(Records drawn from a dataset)
+++

`config.mk`:
```
export PLATFORM = sky130hd
export DESIGN_NAME = unary_bin_decoder
export DESIGN_NICKNAME = d
export VERILOG_FILES = /design/src/rtl/unary_bin_decoder.sv
export SDC_FILE = /design/constraint.sdc
export NUM_CORES = 1
export LEC_CHECK = 0
export CAP_MARGIN = 20
export CORE_MARGIN = 2
export CORE_UTILIZATION = 35
export CTS_CLUSTER_SIZE = 25
export DETAILED_ROUTE_END_ITERATION = 10
export PLACE_DENSITY = 0.61
export REMOVE_ABC_BUFFERS = 1
export SETUP_SLACK_MARGIN = 0.4
export SLEW_MARGIN = 10
export SYNTH_ARGS = -nofsm -noshare
export SYNTH_HDL_FRONTEND = slang
export SYNTH_SLANG_ARGS = --single-unit
```
`constraint.sdc`:
```
create_clock -name iClk -period 2.8 [get_ports iClk]
set_input_delay 0.42 -clock iClk [delete_from_list [all_inputs] [get_ports iClk]]
set_output_delay 0.42 -clock iClk [all_outputs]
set_load 0.005 [all_outputs]
```
`src/rtl/unary_bin_decoder.sv`:
```
// rtl/unary_bin_decoder.sv - windowed unary-to-binary decoder (ones count over 2^BITWIDTH enabled samples)
module unary_bin_decoder #(
    parameter int BITWIDTH = 8
) (
    input  logic                iClk,
    input  logic                iRstN,
    input  logic                iEn,
    input  logic                iClr,
    input  logic                iUnary,
    output logic [BITWIDTH-1:0] oBin,
    output logic                oValid,
    output logic                oSat,
    output logic                oBusy
);

    typedef enum logic {
        IDLE  = 1'b0,
        ACCUM = 1'b1
    } state_t;

    // Last window index; also the saturated output value (all ones).
    localparam logic [BITWIDTH-1:0] WIN_LAST = '1;
    localparam logic [BITWIDTH-1:0] WIN_INC  = BITWIDTH'(1);
    // A window of all ones counts to exactly 2^BITWIDTH.
    localparam logic [BITWIDTH:0]   FULL     = {1'b1, {BITWIDTH{1'b0}}};

    state_t              state_q, state_d;
    logic [BITWIDTH-1:0] win_cnt_q, win_cnt_d;
    logic [BITWIDTH:0]   one_cnt_q, one_cnt_d;
    logic [BITWIDTH-1:0] bin_q, bin_d;
    logic                valid_q, valid_d;
    logic                sat_q, sat_d;
    logic                busy_q, busy_d;
    logic [BITWIDTH:0]   total;

    // Next-state: clear beats enable; the last enabled sample closes the window.
    always_comb begin
        state_d   = state_q;
        win_cnt_d = win_cnt_q;
        one_cnt_d = one_cnt_q;
        bin_d     = bin_q;
        sat_d     = sat_q;
        valid_d   = 1'b0;
        total     = one_cnt_q + {{BITWIDTH{1'b0}}, iUnary};
        if (iClr) begin
            win_cnt_d = '0;
            one_cnt_d = '0;
            state_d   = IDLE;
        end else if (iEn) begin
            if (win_cnt_q == WIN_LAST) begin
                bin_d     = (total == FULL) ? WIN_LAST : total[BITWIDTH-1:0];
                sat_d     = (total == FULL);
                valid_d   = 1'b1;
                win_cnt_d = '0;
                one_cnt_d = '0;
                state_d   = IDLE;
            end else begin
                win_cnt_d = win_cnt_q + WIN_INC;
                one_cnt_d = total;
                state_d   = ACCUM;
            end
        end
        busy_d = (state_d == ACCUM);
    end

    // State, counters and registered outputs; reset acts without a clock.
    always_ff @(posedge iClk or negedge iRstN) begin
        if (!iRstN) begin
            state_q   <= IDLE;
            win_cnt_q <= '0;
            one_cnt_q <= '0;
            bin_q     <= '0;
            valid_q   <= 1'b0;
            sat_q     <= 1'b0;
            busy_q    <= 1'b0;
        end else begin
            state_q   <= state_d;
            win_cnt_q <= win_cnt_d;
            one_cnt_q <= one_cnt_d;
            bin_q     <= bin_d;
            valid_q   <= valid_d;
            sat_q     <= sat_d;
            busy_q    <= busy_d;
        end
    end

    assign oBin   = bin_q;
    assign oValid = valid_q;
    assign oSat   = sat_q;
    assign oBusy  = busy_q;

endmodule

```
==> flow_metrics.env <==
export IMPL_postCtsSetupRepairBufs=0
export IMPL_synth_most_common_cell="dfrtp_1"
export IMPL_power_frac_clock=0.346
export IMPL_firstDrtPassIters=6
export IMPL_rows=23
export IMPL_first_global_vias=1117
export IMPL_worst_pin_slew_ns=0.4198
export IMPL_fin_skew_ns=0.004736
export IMPL_syn_inst=154
export IMPL_outcome="completed"
export IMPL_switching_share=0.2281
export IMPL_grt_antenna_before_repair=0
export IMPL_areaGrowthSynthToFinish_pct=16.43
export IMPL_start_util=0.3697
export IMPL_syn_avg_cell_area_um2=9.741
export IMPL_synth_seq_cells=28
export IMPL_synth_async_reset_ratio=1.000
export IMPL_ys_flop_type="dfrtp_1"
export IMPL_ys_seq_area_frac=0.4671
export IMPL_clockBufferDepth=2
export IMPL_cts_htree_levels=1
export IMPL_numClockSinks=28
export IMPL_cts_root_buffer="clkbuf_8"
export IMPL_multiInputGateArea_um2=729.5
export IMPL_fp_dieArea_um2=4826
export IMPL_post_route_util=0.4305
export IMPL_dieHeight_um=69.47
export IMPL_slew_headroom=0.7191
export IMPL_drc=0
export IMPL_endpoint_kind="flop"
export IMPL_place_hpwl_um=2149
export IMPL_fill_cells=390
export IMPL_insertion_delay_ns=0.28
export IMPL_diodes=0
export IMPL_core_area_um2=4058
export IMPL_min_path_type="flop to flop"
export IMPL_grtUsageTotal=0.1334
export IMPL_yosys_warnings=0
export IMPL_die_width_um=69.47
export IMPL_yosysTopAreaCellShare=0.4671
export IMPL_pre_cts_ws_ns=0.3133
export IMPL_leakage_nw=0.7424
export IMPL_ant_nets=0
export IMPL_crit_arrival_ns=2.43
export IMPL_yosysUniqueCellTypes=37
export IMPL_power_density_nw_per_um2=415.7
export IMPL_synth_edff_count=0
export IMPL_yosys_top_cells_area="dfrtp_1 (47%), o211ai_2 (5.8%), o21ai_0 (5.7%)"
export IMPL_max_freq_mhz=452.6
export IMPL_timing_setup_tns_ns=0
export IMPL_portBuffers=15
export IMPL_register_area_um2=700.7
export IMPL_crit_type="primary input to flop"
export IMPL_vias=1167
export IMPL_rsz0062_at_grt="no"
export IMPL_cts_hold_buf=0
export IMPL_path_clk_slew_ns=0.09
export IMPL_p_comb_frac=0.080
export IMPL_cts_tree="done"
export IMPL_peakVddDrop_mv=0.3540
export IMPL_hold_violations=0
export IMPL_path_max_fanout=8
export IMPL_viasPerCell=5.378
export IMPL_synth_area_um2=1500
export IMPL_intPower_w=0.0005605
export IMPL_cts_buffers=3
export IMPL_grt_overflow=0
export IMPL_period_needed_ns=2.209
export IMPL_start_kind="primary input"
export IMPL_gp_congestion=0.9106
export IMPL_wirelength_um=3002
export IMPL_drt_initial_drc_count=61
export IMPL_finalMaxSlewViolations=0
export IMPL_fin_ws_ns=0.5906
export IMPL_drive_gt1_frac=0.1257
export IMPL_p_switching_w=0.0001656
export IMPL_drv_cap=0
export IMPL_grt_max_degree=29
export IMPL_setup_viol=0
export IMPL_layout_nets=176
export IMPL_yosys_area_top_type="dfrtp_1"
export IMPL_boundaryPins=16
export IMPL_p_seq_frac=0.574
export IMPL_grt_pass1_wl_um=5216
export IMPL_worstPathRequired_ns=3.02
export IMPL_routedWlPerCell_um=13.83
export IMPL_yosys_top_cells_count="dfrtp_1 (28), nand2_1 (22), o21ai_0 (17)"
export IMPL_fin_crit_sh=0.7891
export IMPL_cts_resized=0
==> metrics by stage <==
stage          hold WS (ns)  cell area, µm²  std cells  power [W]
3_5_place_dp         0.4635            1692        213  0.0004836
2_1_floorplan        0.1244            1441        143  0.0004504
6_report             0.4814            1747        217  0.0007261
4_1_cts              0.4872            1747        217  0.0007381
3_3_place_gp         0.4592            1692        213  0.0004807
5_1_grt              0.5119            1747        217  0.0007653
==> state kept, by name, summed over array words and instances, names as in the netlist <==
register / cells
oSat: 1
oValid: 1
one_cnt_q: 9
win_cnt_q: 8
oBusy: 1
oBin: 8
==> power groups by stage <==
| stage | clock [W] | sequential (W) | combinational, W |
|---|---|---|---|
| finish | 0.000251 | 0.000417 | 0.0000578 |
| global route | 0.000282 | 0.000419 | 0.0000651 |
| CTS | 0.000262 | 0.000417 | 0.0000585 |
| detailed placement | 0 | 0.000425 | 0.0000585 |
| global placement | 0 | 0.000425 | 0.0000558 |
| floorplan | 0 | 0.000424 | 0.0000262 |
==> area by class of cell <==
cell class | instances | area share
Multi-Input combinational cell | 112 | 0.4176
Sequential cell | 28 | 0.4011
Timing Repair Buffer | 20 | 0.1074
Inverter | 3 | 0.006447
Tap cell | 50 | 0.03582
Clock buffer | 4 | 0.03152
==> layout by cell type, fill, tap and decap left out, drive strengths merged <==
master	netlist	routed
a31oi	1	1
nand2	22	22
o22ai	1	1
nor2b	1	1
a32oi	1	1
a2bb2oi	1	1
or3	3	3
clkdlybuf4s50	0	15
and4	2	2
or3b	1	1
buf	7	5
nand4	4	4
xnor2	4	4
o21bai	1	1
a21o	1	1
inv	3	3
ha	3	3
o41ai	1	1
mux2i	1	1
dfrtp	28	28
a21oi	4	4
nor3	3	3
nand3b	1	1
nor2	10	10
nand4bb	1	1
nand3	8	8
nand2b	2	2
xor2	5	5
nor4b	1	1
o21ai	17	17
clkbuf	4	4
o31ai	5	5
o211ai	7	7
==> logic make-up (layout without fill, tap and decap cells) <==
family / count (synthesis) / after routing / synth area share
and+or+nand+nor: 59 / 59 / 0.2018
AOI/OAI and AO/OA: 40 / 40 / 0.2002
DFF: 28 / 28 / 0.4671
buffers and inverters: 14 / 27 / 0.04670
xor gates and xnor gates: 9 / 9 / 0.05254
adders and majority gates: 3 / 3 / 0.02502
muxes: 1 / 1 / 0.006672
==> critical path, cell delays in order <==
cell	delay [ns]
clkdlybuf4s50_1	0.49
ha_1	0.35
nand4_2	0.17
or3_1	0.38
o22ai_2	0.12
or3b_1	0.38
a2bb2oi_2	0.12
==> metal layers <==
metal  GRT usage  up-vias  routed length [µm]
li1            -      574                   -
met1      0.1739      571                1413
met2      0.2190       20                1441
met3     0.03924        2                 127
met4     0.03050        0                  19
met5           0        -                   0
==> worst paths after layout <==
kind | from | endpoint | slack (ns) | cells past startpoint
min reg2reg | oBusy$_DFFE_PN0P_ | oBusy$_DFFE_PN0P_ | 0.48 | 2
max in group asynchronous | iRstN | one_cnt_q[1]$_DFFE_PN0P_ | 2.02 | 2
max reg2reg | one_cnt_q[0]$_DFFE_PN0P_ | oBin[5]$_DFFE_PN0P_ | 0.83 | 6
min | oBusy$_DFFE_PN0P_ | oBusy$_DFFE_PN0P_ | 0.48 | 2
max | iUnary | oBin[5]$_DFFE_PN0P_ | 0.59 | 7
min in group asynchronous | iRstN | oBusy$_DFFE_PN0P_ | 0.51 | 2
Note: power is estimated with default switching activity, not from simulation.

+++

#### [Exercise objective]
Would you please copy every line in the data that contains the word "netlist"?

#### [Finished task]
==> state kept, by name, summed over array words and instances, names as in the netlist <==
master	netlist	routed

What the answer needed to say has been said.